By Masoud Popalzai
A series of attacks in Afghanistan claimed the lives of 20 people -- all but one of them civilians -- in the space of less than 24 hours, officials said Saturday.
Ten people died when a group of insurgents attacked a police checkpoint in the country's western Herat province Friday evening, police spokesman Abdul Rauf Ahmadi said.
After exchanging fire with police at the checkpoint in Karokh district, killing one officer, the militants opened fire on a nearby tent housing construction workers for a road-building project. Nine of them died, Ahmadi said.
Roadside blasts in southern Helmand province claimed another eight lives, a statement from the office of the provincial governor said.
Three women were killed by a roadside mine while walking home in Sangin district Friday evening, it said.
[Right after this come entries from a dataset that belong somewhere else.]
## src/rtl/screen_pkg.sv

```systemverilog
// Shared constants for the 32x32 LED matrix framebuffer path: register map,
// CTRL strobe bit positions, controller FSM encoding and default widths
// (also used by screen32x32).
package screen_pkg;

  localparam int DEF_COLOR_W = 24;
  localparam int DEF_XY_W    = 5;
  localparam int BUS_AW      = 5;
  localparam int BUS_DW      = 32;

  localparam logic [BUS_AW-1:0] REG_CTRL   = 5'h00;
  localparam logic [BUS_AW-1:0] REG_X      = 5'h04;
  localparam logic [BUS_AW-1:0] REG_Y      = 5'h08;
  localparam logic [BUS_AW-1:0] REG_COLOR  = 5'h0C;
  localparam logic [BUS_AW-1:0] REG_STATUS = 5'h10;

  localparam int CTRL_PIX     = 0;
  localparam int CTRL_FILL    = 1;
  localparam int CTRL_SWAP    = 2;
  localparam int CTRL_CLR_ERR = 3;

  typedef enum logic [1:0] {
    ST_IDLE  = 2'd0,
    ST_PIXEL = 2'd1,
    ST_FILL  = 2'd2
  } state_t;

endpackage

```

## src/rtl/screen_fb_ctrl_if.sv

```systemverilog
// CPU register bus seen by the framebuffer controller.
// Bus semantics: rd and wr are single-cycle strobes that only count while cs
// is high; the peripheral never stalls, so every cs&wr is accepted on the edge
// it is sampled and every cs&rd returns d_out on the following cycle, where it
// stays until the next read.
interface screen_fb_ctrl_if;
  import screen_pkg::*;

  logic              cs;
  logic              rd;
  logic              wr;
  logic [BUS_AW-1:0] addr;
  logic [BUS_DW-1:0] d_in;
  logic [BUS_DW-1:0] d_out;

  modport master (output cs, rd, wr, addr, d_in, input d_out);
  modport slave  (input cs, rd, wr, addr, d_in, output d_out);
endinterface

```

## src/rtl/screen_fill_counter.sv

```systemverilog
// Address counter for full-screen fills: counts while enabled, flags the last
// address and wraps back to zero after it.
module screen_fill_counter #(
  parameter int W = 10
) (
  input  logic         clk,
  input  logic         reset,
  input  logic         en,
  output logic [W-1:0] count,
  output logic         done
);

  // Advance once per enabled cycle; the natural wrap leaves 0 for the next fill.
  always_ff @(posedge clk) begin
    if (reset) count <= '0;
    else if (en) count <= count + W'(1);
  end

  assign done = en && (count == {W{1'b1}});

endmodule

```

## src/rtl/screen_fb_ctrl.sv

```systemverilog
// CPU-side framebuffer controller for the 32x32 LED matrix.
// Register-mapped pixel writes and full-screen fills into the shared
// framebuffer. Define SCREEN_DBUF_EN to enable double buffering (writes go to
// the back bank, SWAP takes effect on the next frame_done).
module screen_fb_ctrl
  import screen_pkg::*;
#(
  parameter int COLOR_W = DEF_COLOR_W,
  parameter int XY_W    = DEF_XY_W,
  parameter int FB_AW   = 2 * DEF_XY_W
) (
  input  logic               clk,
  input  logic               reset,
  screen_fb_ctrl_if.slave    bus,
  output logic               fb_we,
  output logic [FB_AW:0]     fb_addr,
  output logic [COLOR_W-1:0] fb_data,
  input  logic               frame_done,
  output logic               front_bank,
  output state_t             state_dbg
);

  state_t             state_q, state_d;
  logic [XY_W-1:0]    x_q, y_q;
  logic [COLOR_W-1:0] color_q;
  logic               err_q;
  logic               swap_pending_q;
  logic               front_bank_q;
  logic               bank_d;
  logic [FB_AW-1:0]   fill_cnt;
  logic               fill_done;
  logic               wr_en, rd_en, ctrl_wr, busy;
  logic               cmd_pix, cmd_fill, start_pix, start_fill;
  logic               unused_d_in;

  assign wr_en      = bus.cs & bus.wr;
  assign rd_en      = bus.cs & bus.rd;
  assign ctrl_wr    = wr_en && (bus.addr == REG_CTRL);
  assign cmd_pix    = ctrl_wr & bus.d_in[CTRL_PIX];
  assign cmd_fill   = ctrl_wr & bus.d_in[CTRL_FILL];
  assign busy       = (state_q != ST_IDLE);
  // FILL beats PIX when both strobes arrive together.
  assign start_fill = cmd_fill & ~busy;
  assign start_pix  = cmd_pix & ~cmd_fill & ~busy;

  assign unused_d_in = ^bus.d_in[BUS_DW-1:COLOR_W];

  // Parameter registers; writes while busy are taken and only affect later commands.
  always_ff @(posedge clk) begin
    if (reset) begin
      x_q     <= '0;
      y_q     <= '0;
      color_q <= '0;
    end else if (wr_en) begin
      if (bus.addr == REG_X)     x_q     <= bus.d_in[XY_W-1:0];
      if (bus.addr == REG_Y)     y_q     <= bus.d_in[XY_W-1:0];
      if (bus.addr == REG_COLOR) color_q <= bus.d_in[COLOR_W-1:0];
    end
  end

  // Sticky error: a command refused because the engine is busy.
  always_ff @(posedge clk) begin
    if (reset) err_q <= 1'b0;
    else if ((cmd_pix | cmd_fill) & busy) err_q <= 1'b1;
    else if (ctrl_wr & bus.d_in[CTRL_CLR_ERR]) err_q <= 1'b0;
  end

`ifdef SCREEN_DBUF_EN
  logic front_bank_d;

  // A pending swap lands on frame_done; writes always aim at the bank not shown.
  assign front_bank_d = front_bank_q ^ (frame_done & swap_pending_q);
  assign bank_d       = ~front_bank_d;

  // Swap request and displayed-bank tracking.
  always_ff @(posedge clk) begin
    if (reset) begin
      swap_pending_q <= 1'b0;
      front_bank_q   <= 1'b0;
    end else begin
      front_bank_q <= front_bank_d;
      if (frame_done & swap_pending_q) swap_pending_q <= 1'b0;
      else if (ctrl_wr & bus.d_in[CTRL_SWAP]) swap_pending_q <= 1'b1;
    end
  end
`else
  logic unused_frame_done;

  assign swap_pending_q    = 1'b0;
  assign front_bank_q      = 1'b0;
  assign bank_d            = 1'b0;
  assign unused_frame_done = frame_done;
`endif

  assign front_bank = front_bank_q;
  assign state_dbg  = state_q;

  screen_fill_counter #(.W(FB_AW)) u_fill_counter (
    .clk   (clk),
    .reset (reset),
    .en    (state_q == ST_FILL),
    .count (fill_cnt),
    .done  (fill_done)
  );

  // FSM state register.
  always_ff @(posedge clk) begin
    if (reset) state_q <= ST_IDLE;
    else state_q <= state_d;
  end

  // FSM next state: one cycle for a pixel, until the last address for a fill.
  always_comb begin
    state_d = state_q;
    case (state_q)
      ST_IDLE: begin
        if (start_fill) state_d = ST_FILL;
        else if (start_pix) state_d = ST_PIXEL;
      end
      ST_PIXEL: state_d = ST_IDLE;
      ST_FILL:  if (fill_done) state_d = ST_IDLE;
      default:  state_d = ST_IDLE;
    endcase
  end

  // Registered framebuffer port; fb_data holds the fill colour captured at entry.
  always_ff @(posedge clk) begin
    if (reset) begin
      fb_we   <= 1'b0;
      fb_addr <= '0;
      fb_data <= '0;
    end else begin
      fb_we <= (state_d != ST_IDLE);
      if (start_pix) begin
        fb_addr <= {bank_d, y_q, x_q};
        fb_data <= color_q;
      end else if (start_fill) begin
        fb_addr <= {bank_d, {FB_AW{1'b0}}};
        fb_data <= color_q;
      end else if (state_q == ST_FILL) begin
        fb_addr <= {bank_d, fill_cnt + FB_AW'(1)};
      end
    end
  end

  // Registered read port; unmapped offsets and CTRL read as zero.
  always_ff @(posedge clk) begin
    if (reset) begin
      bus.d_out <= '0;
    end else if (rd_en) begin
      case (bus.addr)
        REG_X:      bus.d_out <= {{(BUS_DW-XY_W){1'b0}}, x_q};
        REG_Y:      bus.d_out <= {{(BUS_DW-XY_W){1'b0}}, y_q};
        REG_COLOR:  bus.d_out <= {{(BUS_DW-COLOR_W){1'b0}}, color_q};
        REG_STATUS: bus.d_out <= {28'd0, err_q, front_bank_q, swap_pending_q, busy};
        default:    bus.d_out <= '0;
      endcase
    end
  end

endmodule

```

## src/flat_wrapper.sv

```systemverilog
// flat-port wrapper written by rule: the top's interface ports become plain ports
module screen_fb_ctrl_flat import screen_pkg::*;
#(
  parameter int COLOR_W = DEF_COLOR_W,
  parameter int XY_W    = DEF_XY_W,
  parameter int FB_AW   = 2 * DEF_XY_W
)
  (clk, reset, fb_we, fb_addr, fb_data, frame_done, front_bank, state_dbg, bus_cs, bus_rd, bus_wr, bus_addr, bus_d_in, bus_d_out);
  screen_fb_ctrl_if bus_i ();
  input  logic clk;
  input  logic reset;
  output logic fb_we;
  output logic [FB_AW:0] fb_addr;
  output logic [COLOR_W-1:0] fb_data;
  input  logic frame_done;
  output logic front_bank;
  output state_t state_dbg;
  input wire logic [$bits(bus_i.cs)-1:0] bus_cs;
  input wire logic [$bits(bus_i.rd)-1:0] bus_rd;
  input wire logic [$bits(bus_i.wr)-1:0] bus_wr;
  input wire logic [$bits(bus_i.addr)-1:0] bus_addr;
  input wire logic [$bits(bus_i.d_in)-1:0] bus_d_in;
  output wire logic [$bits(bus_i.d_out)-1:0] bus_d_out;
  assign bus_i.cs = bus_cs;
  assign bus_i.rd = bus_rd;
  assign bus_i.wr = bus_wr;
  assign bus_i.addr = bus_addr;
  assign bus_i.d_in = bus_d_in;
  assign bus_d_out = bus_i.d_out;
  screen_fb_ctrl #(.COLOR_W(COLOR_W), .XY_W(XY_W), .FB_AW(FB_AW)) u_core (.clk(clk), .reset(reset), .bus(bus_i), .fb_we(fb_we), .fb_addr(fb_addr), .fb_data(fb_data), .frame_done(frame_done), .front_bank(front_bank), .state_dbg(state_dbg));
endmodule
```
Five others, three children, a woman and a man, were killed Saturday morning when their van hit a roadside mine planted by the insurgents in Marjah district, the statement said.
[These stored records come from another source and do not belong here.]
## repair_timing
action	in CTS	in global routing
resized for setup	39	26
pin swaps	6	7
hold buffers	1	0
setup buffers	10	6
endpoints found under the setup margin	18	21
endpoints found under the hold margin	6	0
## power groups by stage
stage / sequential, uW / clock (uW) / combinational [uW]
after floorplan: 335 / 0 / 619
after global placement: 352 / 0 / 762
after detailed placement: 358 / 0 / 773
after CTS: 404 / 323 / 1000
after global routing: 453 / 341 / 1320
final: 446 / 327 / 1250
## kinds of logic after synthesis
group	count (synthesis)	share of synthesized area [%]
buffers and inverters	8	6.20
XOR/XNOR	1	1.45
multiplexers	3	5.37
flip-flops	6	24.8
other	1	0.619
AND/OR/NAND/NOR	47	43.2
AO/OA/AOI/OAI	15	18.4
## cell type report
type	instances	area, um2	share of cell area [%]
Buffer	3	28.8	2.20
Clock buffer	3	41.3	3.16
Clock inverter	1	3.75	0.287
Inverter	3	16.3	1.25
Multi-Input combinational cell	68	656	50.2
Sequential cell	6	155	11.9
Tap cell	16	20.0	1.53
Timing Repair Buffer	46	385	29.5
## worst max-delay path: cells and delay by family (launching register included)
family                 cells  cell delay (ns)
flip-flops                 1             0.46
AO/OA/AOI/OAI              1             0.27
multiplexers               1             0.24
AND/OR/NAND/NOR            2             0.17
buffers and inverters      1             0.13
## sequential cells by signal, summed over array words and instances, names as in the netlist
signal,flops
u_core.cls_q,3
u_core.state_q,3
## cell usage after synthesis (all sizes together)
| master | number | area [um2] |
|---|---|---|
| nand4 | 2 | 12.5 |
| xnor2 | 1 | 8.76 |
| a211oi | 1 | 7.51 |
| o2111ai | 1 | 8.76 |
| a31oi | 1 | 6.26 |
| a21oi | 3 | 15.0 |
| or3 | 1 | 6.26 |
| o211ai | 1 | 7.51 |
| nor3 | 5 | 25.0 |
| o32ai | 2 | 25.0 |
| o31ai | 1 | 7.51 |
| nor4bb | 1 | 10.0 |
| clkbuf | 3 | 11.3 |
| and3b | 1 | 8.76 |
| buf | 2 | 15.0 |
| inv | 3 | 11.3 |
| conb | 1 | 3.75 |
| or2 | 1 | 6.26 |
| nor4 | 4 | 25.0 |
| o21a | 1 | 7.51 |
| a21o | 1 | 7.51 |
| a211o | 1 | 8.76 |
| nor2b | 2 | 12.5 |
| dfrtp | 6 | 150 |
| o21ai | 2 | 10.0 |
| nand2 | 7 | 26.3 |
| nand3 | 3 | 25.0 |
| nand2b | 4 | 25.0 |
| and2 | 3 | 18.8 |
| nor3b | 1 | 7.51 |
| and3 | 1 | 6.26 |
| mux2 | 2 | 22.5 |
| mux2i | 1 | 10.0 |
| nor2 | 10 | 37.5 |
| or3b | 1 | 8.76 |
--- config.mk ---
export PLATFORM = sky130hd
export DESIGN_NAME = digit_scan_mux_flat
export DESIGN_NICKNAME = d
export VERILOG_FILES = /design/src/rtl/digit_scan_if.sv /design/src/rtl/digit_scan_mux.sv /design/src/flat_wrapper.sv
export SDC_FILE = /design/constraint.sdc
export NUM_CORES = 1
export LEC_CHECK = 0
export CAP_MARGIN = 40
export CORE_MARGIN = 3
export CORE_UTILIZATION = 35
export CTS_CLUSTER_DIAMETER = 150
export DETAILED_ROUTE_END_ITERATION = 7
export PLACE_DENSITY = 0.62
export SYNTH_ARGS = -nofsm -noshare
export SYNTH_HDL_FRONTEND = slang
export SYNTH_SLANG_ARGS = --single-unit
--- constraint.sdc ---
create_clock -name clk -period 3.8 [get_ports clk]
set_input_delay 0.38 -clock clk [delete_from_list [all_inputs] [get_ports clk]]
set_output_delay 0.38 -clock clk [all_outputs]
set_load 0.01 [all_outputs]
--- src/rtl/digit_scan_if.sv ---
// Bundle between the display scanner and its neighbours: frame digits and
// blink controls in, one multiplexed digit with its enable out.
interface digit_scan_if #(
    parameter int NUM_DIGITS = 6
);
    logic [4*NUM_DIGITS-1:0] digits_in;
    logic [NUM_DIGITS-1:0]   blink_mask;
    logic                    blink_phase;
    logic [3:0]              digit_out;
    logic [NUM_DIGITS-1:0]   digit_en;
    logic                    frame_start;

    modport master (
        output digits_in, blink_mask, blink_phase,
        input  digit_out, digit_en, frame_start
    );

    modport slave (
        input  digits_in, blink_mask, blink_phase,
        output digit_out, digit_en, frame_start
    );
endinterface

--- src/rtl/digit_scan_mux.sv ---
// Time-multiplexed digit scanner: alternates BLANK guard and DRIVE phases per
// digit, snapshots the frame at digit 0 and blanks digits selected for blinking.
module digit_scan_mux #(
    parameter int NUM_DIGITS   = 6,
    parameter int REFRESH_DIV  = 100000,
    parameter int GUARD_CYCLES = 1000
) (
    input  logic         clk,
    input  logic         rst_n,
    digit_scan_if.slave  bus
);
    localparam int CNT_MAX = (REFRESH_DIV > GUARD_CYCLES) ? REFRESH_DIV : GUARD_CYCLES;
    localparam int CNT_W   = (CNT_MAX > 1) ? $clog2(CNT_MAX) : 1;
    localparam int IDX_W   = $clog2(NUM_DIGITS);

    typedef enum logic {BLANK = 1'b0, DRIVE = 1'b1} state_t;

    state_t                  state_reg, state_next;
    logic [CNT_W-1:0]        cnt_reg, cnt_next;
    logic [IDX_W-1:0]        idx_reg, idx_next;
    logic [4*NUM_DIGITS-1:0] snap_reg, snap_next;
    logic [3:0]              out_reg, out_next;
    logic [NUM_DIGITS-1:0]   en_reg, en_next;
    logic                    fs_reg, fs_next;

    logic [3:0]              snap_nib [NUM_DIGITS];
    logic [NUM_DIGITS-1:0]   en_dec;

    // Decode against the *next* index/snapshot so the registered outputs line
    // up with the state register in the same cycle.
    for (genvar gi = 0; gi < NUM_DIGITS; gi++) begin : g_digit
        assign snap_nib[gi] = snap_next[4*gi +: 4];
        assign en_dec[gi]   = (idx_next == IDX_W'(gi));
    end

    always_ff @(posedge clk or negedge rst_n) begin
        if (!rst_n) begin
            state_reg <= BLANK;
            cnt_reg   <= '0;
            idx_reg   <= '0;
            snap_reg  <= '0;
            out_reg   <= 4'hF;
            en_reg    <= '0;
            fs_reg    <= 1'b0;
        end else begin
            state_reg <= state_next;
            cnt_reg   <= cnt_next;
            idx_reg   <= idx_next;
            snap_reg  <= snap_next;
            out_reg   <= out_next;
            en_reg    <= en_next;
            fs_reg    <= fs_next;
        end
    end

    always_comb begin
        state_next = state_reg;
        cnt_next   = cnt_reg + CNT_W'(1);
        idx_next   = idx_reg;
        snap_next  = snap_reg;
        case (state_reg)
            BLANK: begin
                if (cnt_reg == CNT_W'(GUARD_CYCLES - 1)) begin
                    state_next = DRIVE;
                    cnt_next   = '0;
                    if (idx_reg == '0) begin
                        snap_next = bus.digits_in;
                    end
                end
            end
            default: begin
                if (cnt_reg == CNT_W'(REFRESH_DIV - 1)) begin
                    state_next = BLANK;
                    cnt_next   = '0;
                    idx_next   = (idx_reg == IDX_W'(NUM_DIGITS - 1)) ? '0 : idx_reg + IDX_W'(1);
                end
            end
        endcase
    end

    always_comb begin
        out_next = 4'hF;
        en_next  = '0;
        fs_next  = 1'b0;
        if (state_next == DRIVE) begin
            en_next  = en_dec;
            out_next = (bus.blink_phase && bus.blink_mask[idx_next]) ? 4'hF : snap_nib[idx_next];
            fs_next  = (state_reg == BLANK) && (idx_next == '0);
        end
    end

    assign bus.digit_out   = out_reg;
    assign bus.digit_en    = en_reg;
    assign bus.frame_start = fs_reg;
endmodule

--- src/flat_wrapper.sv ---
// flat-port wrapper written by rule: the top's interface ports become plain ports
module digit_scan_mux_flat 
#(
    parameter int NUM_DIGITS   = 6,
    parameter int REFRESH_DIV  = 100000,
    parameter int GUARD_CYCLES = 1000
)
  (clk, rst_n, bus_digits_in, bus_blink_mask, bus_blink_phase, bus_digit_out, bus_digit_en, bus_frame_start);
  digit_scan_if #(.NUM_DIGITS(NUM_DIGITS)) bus_i ();
  input  logic clk;
  input  logic rst_n;
  input wire logic [$bits(bus_i.digits_in)-1:0] bus_digits_in;
  input wire logic [$bits(bus_i.blink_mask)-1:0] bus_blink_mask;
  input wire logic [$bits(bus_i.blink_phase)-1:0] bus_blink_phase;
  output wire logic [$bits(bus_i.digit_out)-1:0] bus_digit_out;
  output wire logic [$bits(bus_i.digit_en)-1:0] bus_digit_en;
  output wire logic [$bits(bus_i.frame_start)-1:0] bus_frame_start;
  assign bus_i.digits_in = bus_digits_in;
  assign bus_i.blink_mask = bus_blink_mask;
  assign bus_i.blink_phase = bus_blink_phase;
  assign bus_digit_out = bus_i.digit_out;
  assign bus_digit_en = bus_i.digit_en;
  assign bus_frame_start = bus_i.frame_start;
  digit_scan_mux #(.NUM_DIGITS(NUM_DIGITS), .REFRESH_DIV(REFRESH_DIV), .GUARD_CYCLES(GUARD_CYCLES)) u_core (.clk(clk), .rst_n(rst_n), .bus(bus_i));
endmodule
==> impl_metrics.toml <==
[route]
drtPass1Iterations = 4
drt_iter0_drc = 46
via_per_inst = 4.975
drc = 0
drt-wirelength-per-cell_um = 15.27
ant_nets = 0
vias = 1771
drt-total-wl_mm = 5.435

[yosys]
yosysWarnings = 0
yosys.area.top_type = "dfrtp_1"
synth.distinct_cells = 48
synth_ff_type = "dfrtp_1"
synth_area_mm2 = 0.002656
async_flop_share_pct = 100.0
ys_seq_area_share_pct = 52.94
ys_ff_latch = 56
synthesis.nets = 241
syn_avg_cell_area_um2 = 12.83
netlist_instances = 207
synth-edff-count = 0
synth_top_area_share_pct = 48.99
synthTopCellsByArea = "dfrtp_1 49%, mux2_2 5.9%, dfstp_2 4.0%"

[placed_design]
io_buffers = 43
dp_hpwl_mm = 3.898
gp_routability_congestion = 0.8047
dp.cells = 348

[clocking]
numCtsBuffers = 5
ctsHoldBuffers = 0
clk_pin_slew_ns = 0.11
clkLatencyLatePin_ns = 0.31
cts-htree-levels = 2
clock-root-buffer = "clkbuf_8"
clk_path_buf_depth = 2
clkSinkCount = 56
cts_setup_buffers = 0
cts_tree = "yes"
cts_resized = 0

[final_layout]
final_cells = 356
final_cell_mix = "52 x dfrtp_1, 42 x clkdlybuf4s50_1, 22 x nor2_1"
nNetsFinal = 290
final_common_cell = "dfrtp_1"
fillerInstances = 697
largest_reg_flops = 24
n_antenna_cell = 0
area_growth_pct = 23.88
multi_input_area_mm2 = 0.001194
ff_latch_area_mm2 = 0.001406
post_route_cells_drive_above_1_share_pct = 20.62

[flow_run]
cap_violations = 0

[floorplanning]
core_mm2 = 0.007292
die-area_mm2 = 0.008670
dieHeight_um = 93.12
ios = 44
fp.dieW_um = 93.12
start_util_pct = 36.43
rows = 31

[timing]
max-slew-margin-rel_pct = 44.48
min_period_over_period_pct = 79.79
rsz0062_at_grt = "no"
setup_viol = 0
fin_skew_ns = 0.01090
hold_viol = 0
period_minus_slack_ns = 3.032
tightest_slew_ns = 0.8301
slew_viol_final = 0
max_freq_mhz = 329.8
setup-tns-final_ns = 0

[grt]
grt_pass1_wl_mm = 9.308
grt_start_max_net_pins = 57
grt_overflow = 0
grt_pass1_vias = 1822
track_usage_pct = 13.63
antenna_found_initial = 0

[worst_setup_path]
arrival_ns = 3.29
worst-path-max-fanout = 15
start_kind = "register"
cp.required_ns = 4.06
critical_path.endpoint_type = "register"
r2r_slack_ns = 0.77
ff2ff_path_depth = 6
r2r_end = "u_core.bus.digit_out[0]$_DFF_PN1_"
crit_type = "reg2reg"
startpoint = "u_core.cnt_reg[12]$_DFF_PN0_"
r2r-start = "u_core.cnt_reg[12]$_DFF_PN0_"

[min_path]
hold_path_class = "in2async"

[power]
power_density_mw_per_mm2 = 298.4
leakagePower_nw = 1.504
peakVddDrop_v = 0.0001347
total_power_mw = 0.9819

[run_status]
outcome = "completed"
[synthesized netlist by cell type, types with 2 or more instances]
master,n
and4_1,3
buf_6,2
clkbuf_1,2
mux2_2,14
dfrtp_1,52
dfstp_2,4
inv_1,5
a22o_1,3
mux2_4,5
inv_2,2
nor3_4,2
mux2i_1,4
xor2_1,7
nand4_2,2
nand2_4,2
nand2_1,11
a21o_1,4
a211o_1,3
a221o_1,4
xnor2_1,8
nor2_1,22
nand4_1,2
and3_1,3
nand3_1,7
o21ai_0,2
mux2_1,8
and2_1,3
[metal layers]
| metal | up-vias | track usage [%] | wire (um) |
|---|---|---|---|
| met1 | 889 | 18.53 | 2585 |
| met3 | 7 | 3.620 | 239 |
| met4 | 0 | 3.785 | 73 |
| li1 | 837 | - | - |
| met2 | 38 | 21.54 | 2537 |
| met5 | - | 0 | 0 |
[final cells by class]
class	count	area share, %
inverter	7	0.7985
tap	99	3.764
timing repair buffer	46	13.61
multi-input combinational	140	36.27
clock inverter	3	0.7224
sequential	56	42.74
clock buffer	5	2.091
[worst max-delay path, cell delays in order, from the launching register on]
cell     delay (ns)
dfrtp_1        0.46
or4_4          0.57
nor3_4         0.72
mux2_2         0.42
mux2_1         0.32
a211o_1        0.33
a21o_1         0.17
[logic make-up (layout without fill, tap and decap cells)]
kind of cell,after synthesis,after routing,synth area share [%]
buffers and inverters,11,61,2.120
XOR/XNOR,15,15,4.946
AND/OR/NAND/NOR,66,66,15.68
multiplexers,32,32,14.51
flip-flops,56,56,52.94
adder cells (fa/ha/maj),1,1,0.4710
AO/OA/AOI/OAI,26,26,9.328
[how the worst max path moves through the flow]
stage	endpoint
after floorplan	u_core.bus.digit_out[0]$_DFF_PN1_
after global placement	u_core.bus.digit_out[0]$_DFF_PN1_
after detailed placement	u_core.bus.digit_out[0]$_DFF_PN1_
after CTS	u_core.bus.digit_out[0]$_DFF_PN1_
after global routing	u_core.bus.digit_out[0]$_DFF_PN1_
final	u_core.bus.digit_out[0]$_DFF_PN1_
[per-stage QoR]
| step | hold slack, ns | setup WS [ns] | utilization, % | area, um^2 |
|---|---|---|---|---|
| after floorplan | 0.08441 | 1.245 | - | 2656 |
| after global placement | 0.4661 | 0.7894 | 43.86 | 3198 |
| after detailed placement | 0.4740 | 0.7751 | 43.86 | 3198 |
| after CTS | 0.2182 | 0.7609 | 45.13 | 3291 |
| after global routing | 0.2513 | 0.6327 | 45.13 | 3291 |
| final | 0.1878 | 0.7680 | 45.13 | 3291 |
[report_power, final]
| part | internal, mW | switching (mW) |
|---|---|---|
| Combinational | 0.0310 | 0.0190 |
| Sequential | 0.596 | 0 |
| Clock | 0.131 | 0.205 |
No activity file was read; power rests on OpenSTA's default activity.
Two more people were killed and three injured in western Farah province Saturday morning when a suicide bomber blew himself up inside a civilian hospital in Farah Rud district, said Fawad Askari, a spokesman for the provincial police chief.
Civilian casualties in Afghanistan increased 23% in the first six months of this year, the United Nations said in a report released at the end of July.
The increase in deaths and injuries so far this year was mainly driven by the stepped-up use of improvised explosive devices, the U.N. Assistance Mission in Afghanistan said in its report.